[Saved data entries]
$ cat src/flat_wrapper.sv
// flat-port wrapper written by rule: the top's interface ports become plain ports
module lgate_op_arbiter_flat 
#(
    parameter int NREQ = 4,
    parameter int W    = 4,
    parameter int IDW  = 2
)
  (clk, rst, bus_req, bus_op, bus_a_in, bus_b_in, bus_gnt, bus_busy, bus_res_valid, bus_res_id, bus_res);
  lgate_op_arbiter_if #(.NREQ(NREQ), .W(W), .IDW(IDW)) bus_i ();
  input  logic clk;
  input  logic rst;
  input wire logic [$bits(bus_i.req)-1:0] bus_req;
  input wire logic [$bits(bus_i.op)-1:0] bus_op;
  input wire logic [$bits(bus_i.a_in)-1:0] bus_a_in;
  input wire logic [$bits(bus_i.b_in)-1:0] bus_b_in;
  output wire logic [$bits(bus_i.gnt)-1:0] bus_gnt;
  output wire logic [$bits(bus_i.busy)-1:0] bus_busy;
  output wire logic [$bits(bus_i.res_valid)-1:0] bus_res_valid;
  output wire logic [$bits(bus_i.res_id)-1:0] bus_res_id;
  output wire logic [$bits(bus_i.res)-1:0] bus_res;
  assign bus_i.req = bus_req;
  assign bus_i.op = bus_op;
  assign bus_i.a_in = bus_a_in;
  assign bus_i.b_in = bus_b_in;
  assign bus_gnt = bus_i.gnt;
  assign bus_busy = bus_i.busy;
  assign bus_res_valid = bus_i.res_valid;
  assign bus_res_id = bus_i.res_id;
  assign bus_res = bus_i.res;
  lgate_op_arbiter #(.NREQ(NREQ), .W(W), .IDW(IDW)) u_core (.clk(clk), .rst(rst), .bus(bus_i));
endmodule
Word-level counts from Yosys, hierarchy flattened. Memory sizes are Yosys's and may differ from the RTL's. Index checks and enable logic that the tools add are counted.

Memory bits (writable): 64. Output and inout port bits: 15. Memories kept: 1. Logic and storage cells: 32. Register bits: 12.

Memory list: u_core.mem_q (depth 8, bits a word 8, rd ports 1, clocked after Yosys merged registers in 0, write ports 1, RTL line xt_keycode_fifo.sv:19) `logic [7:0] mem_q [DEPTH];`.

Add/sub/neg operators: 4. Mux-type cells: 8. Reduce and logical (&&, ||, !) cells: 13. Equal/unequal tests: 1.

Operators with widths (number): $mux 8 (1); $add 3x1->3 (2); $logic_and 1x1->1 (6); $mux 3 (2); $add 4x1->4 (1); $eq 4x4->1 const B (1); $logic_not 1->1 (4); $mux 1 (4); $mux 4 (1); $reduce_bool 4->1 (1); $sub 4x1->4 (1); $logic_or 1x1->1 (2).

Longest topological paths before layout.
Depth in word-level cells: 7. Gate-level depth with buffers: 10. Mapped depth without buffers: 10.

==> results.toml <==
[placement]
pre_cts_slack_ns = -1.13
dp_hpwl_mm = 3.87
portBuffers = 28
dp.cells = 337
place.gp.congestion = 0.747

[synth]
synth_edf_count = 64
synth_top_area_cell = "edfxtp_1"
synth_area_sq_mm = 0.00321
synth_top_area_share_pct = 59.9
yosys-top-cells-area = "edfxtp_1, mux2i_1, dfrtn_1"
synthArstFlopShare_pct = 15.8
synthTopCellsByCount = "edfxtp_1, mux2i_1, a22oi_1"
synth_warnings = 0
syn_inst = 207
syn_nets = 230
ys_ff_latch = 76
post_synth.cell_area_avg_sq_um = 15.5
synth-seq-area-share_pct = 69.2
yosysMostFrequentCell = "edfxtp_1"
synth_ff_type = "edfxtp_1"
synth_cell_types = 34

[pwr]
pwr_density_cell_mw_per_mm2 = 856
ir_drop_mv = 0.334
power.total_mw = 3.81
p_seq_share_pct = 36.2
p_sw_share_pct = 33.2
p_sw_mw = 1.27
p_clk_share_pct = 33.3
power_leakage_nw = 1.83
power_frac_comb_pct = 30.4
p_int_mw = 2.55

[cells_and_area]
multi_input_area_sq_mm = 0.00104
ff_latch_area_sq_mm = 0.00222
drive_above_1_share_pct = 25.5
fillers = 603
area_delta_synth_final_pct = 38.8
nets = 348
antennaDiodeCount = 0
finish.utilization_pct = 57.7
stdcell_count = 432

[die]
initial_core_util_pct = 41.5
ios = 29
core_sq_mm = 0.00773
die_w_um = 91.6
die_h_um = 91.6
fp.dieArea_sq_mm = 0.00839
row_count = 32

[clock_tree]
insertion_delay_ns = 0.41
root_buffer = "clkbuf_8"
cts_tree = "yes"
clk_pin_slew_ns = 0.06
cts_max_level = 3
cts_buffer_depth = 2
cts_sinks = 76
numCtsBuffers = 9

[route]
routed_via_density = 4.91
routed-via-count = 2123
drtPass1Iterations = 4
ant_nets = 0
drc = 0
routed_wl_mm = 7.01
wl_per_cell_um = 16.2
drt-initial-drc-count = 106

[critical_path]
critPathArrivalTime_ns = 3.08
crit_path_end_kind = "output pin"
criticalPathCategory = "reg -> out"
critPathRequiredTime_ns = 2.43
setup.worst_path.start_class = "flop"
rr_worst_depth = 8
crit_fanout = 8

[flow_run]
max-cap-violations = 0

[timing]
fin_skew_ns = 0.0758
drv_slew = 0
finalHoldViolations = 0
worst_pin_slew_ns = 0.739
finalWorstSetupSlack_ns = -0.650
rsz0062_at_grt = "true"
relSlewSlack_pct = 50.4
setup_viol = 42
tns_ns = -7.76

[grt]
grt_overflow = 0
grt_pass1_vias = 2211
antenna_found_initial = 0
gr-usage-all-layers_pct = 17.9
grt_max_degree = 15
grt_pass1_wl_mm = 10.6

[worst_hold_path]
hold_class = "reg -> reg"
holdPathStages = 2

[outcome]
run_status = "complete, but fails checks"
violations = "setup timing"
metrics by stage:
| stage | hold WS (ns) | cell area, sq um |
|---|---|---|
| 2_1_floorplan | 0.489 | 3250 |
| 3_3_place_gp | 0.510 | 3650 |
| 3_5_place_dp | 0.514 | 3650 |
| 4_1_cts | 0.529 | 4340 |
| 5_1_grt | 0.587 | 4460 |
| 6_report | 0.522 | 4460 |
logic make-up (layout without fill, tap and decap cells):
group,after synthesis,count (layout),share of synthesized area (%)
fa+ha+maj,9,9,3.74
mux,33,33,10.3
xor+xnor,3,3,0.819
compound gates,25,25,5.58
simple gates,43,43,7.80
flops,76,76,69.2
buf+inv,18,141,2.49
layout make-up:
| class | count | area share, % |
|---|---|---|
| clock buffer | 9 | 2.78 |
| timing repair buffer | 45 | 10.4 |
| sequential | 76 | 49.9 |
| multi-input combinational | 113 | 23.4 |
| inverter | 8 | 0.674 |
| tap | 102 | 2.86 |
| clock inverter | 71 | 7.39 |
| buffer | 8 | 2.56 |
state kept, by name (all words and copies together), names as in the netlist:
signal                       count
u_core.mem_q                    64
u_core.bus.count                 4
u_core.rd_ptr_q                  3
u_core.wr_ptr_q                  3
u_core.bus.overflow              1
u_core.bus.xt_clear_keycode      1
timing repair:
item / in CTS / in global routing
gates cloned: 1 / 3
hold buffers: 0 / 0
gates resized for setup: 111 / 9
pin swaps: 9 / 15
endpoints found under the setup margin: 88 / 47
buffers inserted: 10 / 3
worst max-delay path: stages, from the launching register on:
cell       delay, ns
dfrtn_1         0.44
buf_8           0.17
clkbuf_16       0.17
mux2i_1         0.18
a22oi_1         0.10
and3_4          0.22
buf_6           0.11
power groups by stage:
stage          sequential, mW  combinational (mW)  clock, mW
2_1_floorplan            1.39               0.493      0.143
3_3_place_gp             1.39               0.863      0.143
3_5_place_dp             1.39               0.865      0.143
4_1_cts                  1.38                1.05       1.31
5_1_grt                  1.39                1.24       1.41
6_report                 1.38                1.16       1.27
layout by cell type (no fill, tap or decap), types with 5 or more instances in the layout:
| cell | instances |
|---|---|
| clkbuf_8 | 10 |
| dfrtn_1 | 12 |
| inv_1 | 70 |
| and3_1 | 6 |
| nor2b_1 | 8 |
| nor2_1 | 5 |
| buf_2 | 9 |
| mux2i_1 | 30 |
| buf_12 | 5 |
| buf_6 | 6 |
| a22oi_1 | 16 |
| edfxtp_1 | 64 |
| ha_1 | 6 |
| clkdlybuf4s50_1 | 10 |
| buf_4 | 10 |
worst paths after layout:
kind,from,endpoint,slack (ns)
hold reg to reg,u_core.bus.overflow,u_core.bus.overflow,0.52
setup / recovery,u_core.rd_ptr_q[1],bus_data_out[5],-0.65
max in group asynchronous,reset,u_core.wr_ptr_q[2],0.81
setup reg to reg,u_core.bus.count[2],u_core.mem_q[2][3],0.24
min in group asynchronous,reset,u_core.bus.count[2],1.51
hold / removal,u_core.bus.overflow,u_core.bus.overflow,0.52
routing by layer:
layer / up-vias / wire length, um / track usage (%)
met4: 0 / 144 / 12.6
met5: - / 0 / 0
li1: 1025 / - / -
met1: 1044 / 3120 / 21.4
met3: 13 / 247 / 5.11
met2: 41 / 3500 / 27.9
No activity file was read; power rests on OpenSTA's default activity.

=== What this task involves ===
In the entries above, find the line holding "power_leakage_nw = 1.83" and the line holding "71 | 7.39 |", then retype exactly those two lines and every line between them, and nothing else.

=== Answer box ===
power_leakage_nw = 1.83
power_frac_comb_pct = 30.4
p_int_mw = 2.55

[cells_and_area]
multi_input_area_sq_mm = 0.00104
ff_latch_area_sq_mm = 0.00222
drive_above_1_share_pct = 25.5
fillers = 603
area_delta_synth_final_pct = 38.8
nets = 348
antennaDiodeCount = 0
finish.utilization_pct = 57.7
stdcell_count = 432

[die]
initial_core_util_pct = 41.5
ios = 29
core_sq_mm = 0.00773
die_w_um = 91.6
die_h_um = 91.6
fp.dieArea_sq_mm = 0.00839
row_count = 32

[clock_tree]
insertion_delay_ns = 0.41
root_buffer = "clkbuf_8"
cts_tree = "yes"
clk_pin_slew_ns = 0.06
cts_max_level = 3
cts_buffer_depth = 2
cts_sinks = 76
numCtsBuffers = 9

[route]
routed_via_density = 4.91
routed-via-count = 2123
drtPass1Iterations = 4
ant_nets = 0
drc = 0
routed_wl_mm = 7.01
wl_per_cell_um = 16.2
drt-initial-drc-count = 106

[critical_path]
critPathArrivalTime_ns = 3.08
crit_path_end_kind = "output pin"
criticalPathCategory = "reg -> out"
critPathRequiredTime_ns = 2.43
setup.worst_path.start_class = "flop"
rr_worst_depth = 8
crit_fanout = 8

[flow_run]
max-cap-violations = 0

[timing]
fin_skew_ns = 0.0758
drv_slew = 0
finalHoldViolations = 0
worst_pin_slew_ns = 0.739
finalWorstSetupSlack_ns = -0.650
rsz0062_at_grt = "true"
relSlewSlack_pct = 50.4
setup_viol = 42
tns_ns = -7.76

[grt]
grt_overflow = 0
grt_pass1_vias = 2211
antenna_found_initial = 0
gr-usage-all-layers_pct = 17.9
grt_max_degree = 15
grt_pass1_wl_mm = 10.6

[worst_hold_path]
hold_class = "reg -> reg"
holdPathStages = 2

[outcome]
run_status = "complete, but fails checks"
violations = "setup timing"
metrics by stage:
| stage | hold WS (ns) | cell area, sq um |
|---|---|---|
| 2_1_floorplan | 0.489 | 3250 |
| 3_3_place_gp | 0.510 | 3650 |
| 3_5_place_dp | 0.514 | 3650 |
| 4_1_cts | 0.529 | 4340 |
| 5_1_grt | 0.587 | 4460 |
| 6_report | 0.522 | 4460 |
logic make-up (layout without fill, tap and decap cells):
group,after synthesis,count (layout),share of synthesized area (%)
fa+ha+maj,9,9,3.74
mux,33,33,10.3
xor+xnor,3,3,0.819
compound gates,25,25,5.58
simple gates,43,43,7.80
flops,76,76,69.2
buf+inv,18,141,2.49
layout make-up:
| class | count | area share, % |
|---|---|---|
| clock buffer | 9 | 2.78 |
| timing repair buffer | 45 | 10.4 |
| sequential | 76 | 49.9 |
| multi-input combinational | 113 | 23.4 |
| inverter | 8 | 0.674 |
| tap | 102 | 2.86 |
| clock inverter | 71 | 7.39 |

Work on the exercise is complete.